Collected data:
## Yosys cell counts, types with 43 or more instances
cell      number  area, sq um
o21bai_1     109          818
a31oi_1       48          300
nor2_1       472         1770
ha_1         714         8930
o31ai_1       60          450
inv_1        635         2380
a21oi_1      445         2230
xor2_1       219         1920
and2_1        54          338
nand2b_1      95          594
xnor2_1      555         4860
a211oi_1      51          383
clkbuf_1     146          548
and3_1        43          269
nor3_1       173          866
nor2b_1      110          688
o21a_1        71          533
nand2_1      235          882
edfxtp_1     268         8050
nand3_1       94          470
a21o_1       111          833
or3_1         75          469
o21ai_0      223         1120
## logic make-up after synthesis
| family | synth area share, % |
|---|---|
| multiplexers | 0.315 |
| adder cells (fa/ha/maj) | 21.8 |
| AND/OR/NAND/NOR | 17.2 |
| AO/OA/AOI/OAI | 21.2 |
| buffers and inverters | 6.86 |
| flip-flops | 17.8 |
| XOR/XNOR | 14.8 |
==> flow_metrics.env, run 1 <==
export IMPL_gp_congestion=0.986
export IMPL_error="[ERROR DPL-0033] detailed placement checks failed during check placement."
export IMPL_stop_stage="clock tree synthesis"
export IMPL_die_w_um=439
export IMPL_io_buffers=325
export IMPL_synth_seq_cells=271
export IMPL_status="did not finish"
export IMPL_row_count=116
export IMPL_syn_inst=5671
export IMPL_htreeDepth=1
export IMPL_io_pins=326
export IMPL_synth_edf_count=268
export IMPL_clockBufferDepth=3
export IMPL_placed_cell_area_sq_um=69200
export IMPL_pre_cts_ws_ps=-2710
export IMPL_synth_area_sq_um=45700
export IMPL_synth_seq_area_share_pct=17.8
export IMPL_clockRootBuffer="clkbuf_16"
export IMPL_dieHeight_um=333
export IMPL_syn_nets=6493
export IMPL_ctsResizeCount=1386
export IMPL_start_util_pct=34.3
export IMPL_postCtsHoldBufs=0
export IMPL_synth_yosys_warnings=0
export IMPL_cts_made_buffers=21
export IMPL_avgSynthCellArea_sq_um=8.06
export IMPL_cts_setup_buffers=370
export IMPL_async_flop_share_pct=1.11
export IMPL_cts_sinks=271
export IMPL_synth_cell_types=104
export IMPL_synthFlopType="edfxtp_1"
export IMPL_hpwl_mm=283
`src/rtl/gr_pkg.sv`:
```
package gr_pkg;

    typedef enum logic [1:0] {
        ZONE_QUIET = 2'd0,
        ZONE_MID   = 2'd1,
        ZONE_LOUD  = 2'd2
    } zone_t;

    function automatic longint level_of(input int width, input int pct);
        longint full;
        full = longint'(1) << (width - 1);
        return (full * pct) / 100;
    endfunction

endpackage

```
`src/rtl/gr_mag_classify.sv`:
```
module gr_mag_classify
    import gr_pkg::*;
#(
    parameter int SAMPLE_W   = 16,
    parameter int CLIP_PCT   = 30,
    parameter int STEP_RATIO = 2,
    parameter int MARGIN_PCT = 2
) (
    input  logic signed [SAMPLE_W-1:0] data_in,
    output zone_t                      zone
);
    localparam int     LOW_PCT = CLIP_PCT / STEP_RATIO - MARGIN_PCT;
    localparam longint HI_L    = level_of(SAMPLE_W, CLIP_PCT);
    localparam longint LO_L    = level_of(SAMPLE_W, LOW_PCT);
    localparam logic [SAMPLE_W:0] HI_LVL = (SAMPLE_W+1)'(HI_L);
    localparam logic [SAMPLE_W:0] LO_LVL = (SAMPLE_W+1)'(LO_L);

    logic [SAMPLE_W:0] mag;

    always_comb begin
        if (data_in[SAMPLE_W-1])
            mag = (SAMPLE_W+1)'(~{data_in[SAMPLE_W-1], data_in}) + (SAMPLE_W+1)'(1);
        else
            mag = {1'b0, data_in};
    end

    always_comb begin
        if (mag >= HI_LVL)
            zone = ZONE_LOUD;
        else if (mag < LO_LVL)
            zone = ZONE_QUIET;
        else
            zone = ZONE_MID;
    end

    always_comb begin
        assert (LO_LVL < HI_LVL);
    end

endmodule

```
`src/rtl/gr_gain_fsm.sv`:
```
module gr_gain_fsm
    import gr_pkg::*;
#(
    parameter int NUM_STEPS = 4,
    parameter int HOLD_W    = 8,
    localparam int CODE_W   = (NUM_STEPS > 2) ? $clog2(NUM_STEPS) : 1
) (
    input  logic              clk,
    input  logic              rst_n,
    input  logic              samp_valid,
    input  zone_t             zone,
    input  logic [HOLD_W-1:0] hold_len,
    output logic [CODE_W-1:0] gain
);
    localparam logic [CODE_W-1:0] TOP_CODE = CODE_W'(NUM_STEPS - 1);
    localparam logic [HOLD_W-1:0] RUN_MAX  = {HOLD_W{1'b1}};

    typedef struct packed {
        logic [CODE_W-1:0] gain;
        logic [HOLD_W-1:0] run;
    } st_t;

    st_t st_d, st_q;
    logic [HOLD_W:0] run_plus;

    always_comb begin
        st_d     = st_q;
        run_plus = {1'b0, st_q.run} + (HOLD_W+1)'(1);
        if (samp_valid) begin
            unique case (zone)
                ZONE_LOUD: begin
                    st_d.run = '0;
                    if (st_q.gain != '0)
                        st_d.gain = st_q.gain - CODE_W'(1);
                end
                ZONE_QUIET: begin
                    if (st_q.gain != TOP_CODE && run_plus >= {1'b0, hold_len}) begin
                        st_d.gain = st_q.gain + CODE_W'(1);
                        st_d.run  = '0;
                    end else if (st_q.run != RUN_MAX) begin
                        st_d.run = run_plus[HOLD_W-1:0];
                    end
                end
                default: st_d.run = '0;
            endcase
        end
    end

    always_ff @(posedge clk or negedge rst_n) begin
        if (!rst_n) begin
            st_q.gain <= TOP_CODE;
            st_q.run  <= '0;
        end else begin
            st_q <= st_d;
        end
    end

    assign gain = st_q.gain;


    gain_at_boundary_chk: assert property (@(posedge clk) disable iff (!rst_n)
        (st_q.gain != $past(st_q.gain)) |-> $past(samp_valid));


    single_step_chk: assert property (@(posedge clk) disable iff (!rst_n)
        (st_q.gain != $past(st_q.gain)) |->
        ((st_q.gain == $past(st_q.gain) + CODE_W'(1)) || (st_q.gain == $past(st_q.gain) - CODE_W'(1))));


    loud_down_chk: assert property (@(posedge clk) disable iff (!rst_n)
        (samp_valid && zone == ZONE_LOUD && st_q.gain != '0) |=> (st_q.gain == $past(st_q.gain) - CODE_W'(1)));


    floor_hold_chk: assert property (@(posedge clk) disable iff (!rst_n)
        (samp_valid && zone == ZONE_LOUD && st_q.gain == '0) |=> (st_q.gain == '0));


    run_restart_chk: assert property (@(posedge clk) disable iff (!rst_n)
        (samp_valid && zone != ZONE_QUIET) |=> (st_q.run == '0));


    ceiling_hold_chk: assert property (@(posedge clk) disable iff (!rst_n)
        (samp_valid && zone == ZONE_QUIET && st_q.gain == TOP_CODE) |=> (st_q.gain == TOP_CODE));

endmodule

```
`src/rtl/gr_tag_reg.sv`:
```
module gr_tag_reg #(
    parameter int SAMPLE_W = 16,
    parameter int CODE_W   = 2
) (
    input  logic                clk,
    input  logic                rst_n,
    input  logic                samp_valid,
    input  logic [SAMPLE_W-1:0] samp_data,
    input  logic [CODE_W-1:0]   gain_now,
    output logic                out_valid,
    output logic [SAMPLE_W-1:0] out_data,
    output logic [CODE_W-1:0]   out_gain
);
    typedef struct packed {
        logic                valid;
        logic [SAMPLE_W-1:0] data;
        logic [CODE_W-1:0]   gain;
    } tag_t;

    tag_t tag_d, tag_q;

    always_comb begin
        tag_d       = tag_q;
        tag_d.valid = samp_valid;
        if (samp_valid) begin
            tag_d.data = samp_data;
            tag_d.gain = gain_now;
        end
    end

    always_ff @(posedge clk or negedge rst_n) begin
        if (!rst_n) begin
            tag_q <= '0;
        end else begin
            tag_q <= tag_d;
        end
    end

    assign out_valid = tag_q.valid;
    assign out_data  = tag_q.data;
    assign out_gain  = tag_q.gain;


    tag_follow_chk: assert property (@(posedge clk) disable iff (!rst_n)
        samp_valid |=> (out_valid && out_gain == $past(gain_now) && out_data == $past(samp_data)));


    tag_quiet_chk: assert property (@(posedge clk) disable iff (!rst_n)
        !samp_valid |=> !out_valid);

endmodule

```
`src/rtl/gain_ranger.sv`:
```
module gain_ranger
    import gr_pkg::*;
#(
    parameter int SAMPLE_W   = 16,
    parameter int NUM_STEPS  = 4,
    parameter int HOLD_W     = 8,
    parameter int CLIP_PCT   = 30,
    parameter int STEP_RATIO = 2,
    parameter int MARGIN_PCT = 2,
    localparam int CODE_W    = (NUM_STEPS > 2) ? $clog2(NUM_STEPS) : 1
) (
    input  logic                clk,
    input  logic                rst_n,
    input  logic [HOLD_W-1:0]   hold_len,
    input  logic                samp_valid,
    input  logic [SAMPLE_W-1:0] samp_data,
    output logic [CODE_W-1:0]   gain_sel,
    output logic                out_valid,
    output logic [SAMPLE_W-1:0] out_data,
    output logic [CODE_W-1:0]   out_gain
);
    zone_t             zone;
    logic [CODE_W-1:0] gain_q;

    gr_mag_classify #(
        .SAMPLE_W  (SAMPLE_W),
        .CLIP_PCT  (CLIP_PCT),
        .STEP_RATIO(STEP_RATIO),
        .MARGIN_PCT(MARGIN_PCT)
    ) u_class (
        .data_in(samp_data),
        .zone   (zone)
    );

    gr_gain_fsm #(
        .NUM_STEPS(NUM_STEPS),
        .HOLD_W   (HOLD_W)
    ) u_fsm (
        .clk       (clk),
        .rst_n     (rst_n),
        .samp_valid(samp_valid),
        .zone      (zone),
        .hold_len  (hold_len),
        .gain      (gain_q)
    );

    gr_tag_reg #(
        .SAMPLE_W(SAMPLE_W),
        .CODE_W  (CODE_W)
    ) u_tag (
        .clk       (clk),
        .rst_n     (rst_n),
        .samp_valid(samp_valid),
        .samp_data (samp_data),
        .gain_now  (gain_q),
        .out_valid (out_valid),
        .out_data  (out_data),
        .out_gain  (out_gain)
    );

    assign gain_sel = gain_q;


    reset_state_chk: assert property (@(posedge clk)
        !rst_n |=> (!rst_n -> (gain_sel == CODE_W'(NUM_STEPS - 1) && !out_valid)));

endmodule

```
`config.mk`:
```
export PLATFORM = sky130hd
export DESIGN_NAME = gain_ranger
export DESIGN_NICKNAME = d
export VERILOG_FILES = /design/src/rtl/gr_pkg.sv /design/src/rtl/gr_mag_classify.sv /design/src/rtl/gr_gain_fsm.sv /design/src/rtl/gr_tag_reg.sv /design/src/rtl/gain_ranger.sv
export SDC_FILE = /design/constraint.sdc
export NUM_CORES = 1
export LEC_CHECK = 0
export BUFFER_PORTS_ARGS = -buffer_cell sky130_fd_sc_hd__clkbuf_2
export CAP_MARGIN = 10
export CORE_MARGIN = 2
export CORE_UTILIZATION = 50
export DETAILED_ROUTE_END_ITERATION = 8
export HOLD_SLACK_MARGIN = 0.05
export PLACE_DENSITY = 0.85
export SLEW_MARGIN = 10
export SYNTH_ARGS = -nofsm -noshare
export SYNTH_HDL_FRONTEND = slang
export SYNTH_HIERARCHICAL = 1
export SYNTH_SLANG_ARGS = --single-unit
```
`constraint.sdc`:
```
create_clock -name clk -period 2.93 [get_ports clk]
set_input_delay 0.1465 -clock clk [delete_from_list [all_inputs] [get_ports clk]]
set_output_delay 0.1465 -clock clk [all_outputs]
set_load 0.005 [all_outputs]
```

## [What this task involves]
Exactly as written, please reproduce the lines from the first line of the data to the line containing "DPL-0033] detailed placement", inclusive, and nothing else.

## [Result of this exercise]
## Yosys cell counts, types with 43 or more instances
cell      number  area, sq um
o21bai_1     109          818
a31oi_1       48          300
nor2_1       472         1770
ha_1         714         8930
o31ai_1       60          450
inv_1        635         2380
a21oi_1      445         2230
xor2_1       219         1920
and2_1        54          338
nand2b_1      95          594
xnor2_1      555         4860
a211oi_1      51          383
clkbuf_1     146          548
and3_1        43          269
nor3_1       173          866
nor2b_1      110          688
o21a_1        71          533
nand2_1      235          882
edfxtp_1     268         8050
nand3_1       94          470
a21o_1       111          833
or3_1         75          469
o21ai_0      223         1120
## logic make-up after synthesis
| family | synth area share, % |
|---|---|
| multiplexers | 0.315 |
| adder cells (fa/ha/maj) | 21.8 |
| AND/OR/NAND/NOR | 17.2 |
| AO/OA/AOI/OAI | 21.2 |
| buffers and inverters | 6.86 |
| flip-flops | 17.8 |
| XOR/XNOR | 14.8 |
==> flow_metrics.env, run 1 <==
export IMPL_gp_congestion=0.986
export IMPL_error="[ERROR DPL-0033] detailed placement checks failed during check placement."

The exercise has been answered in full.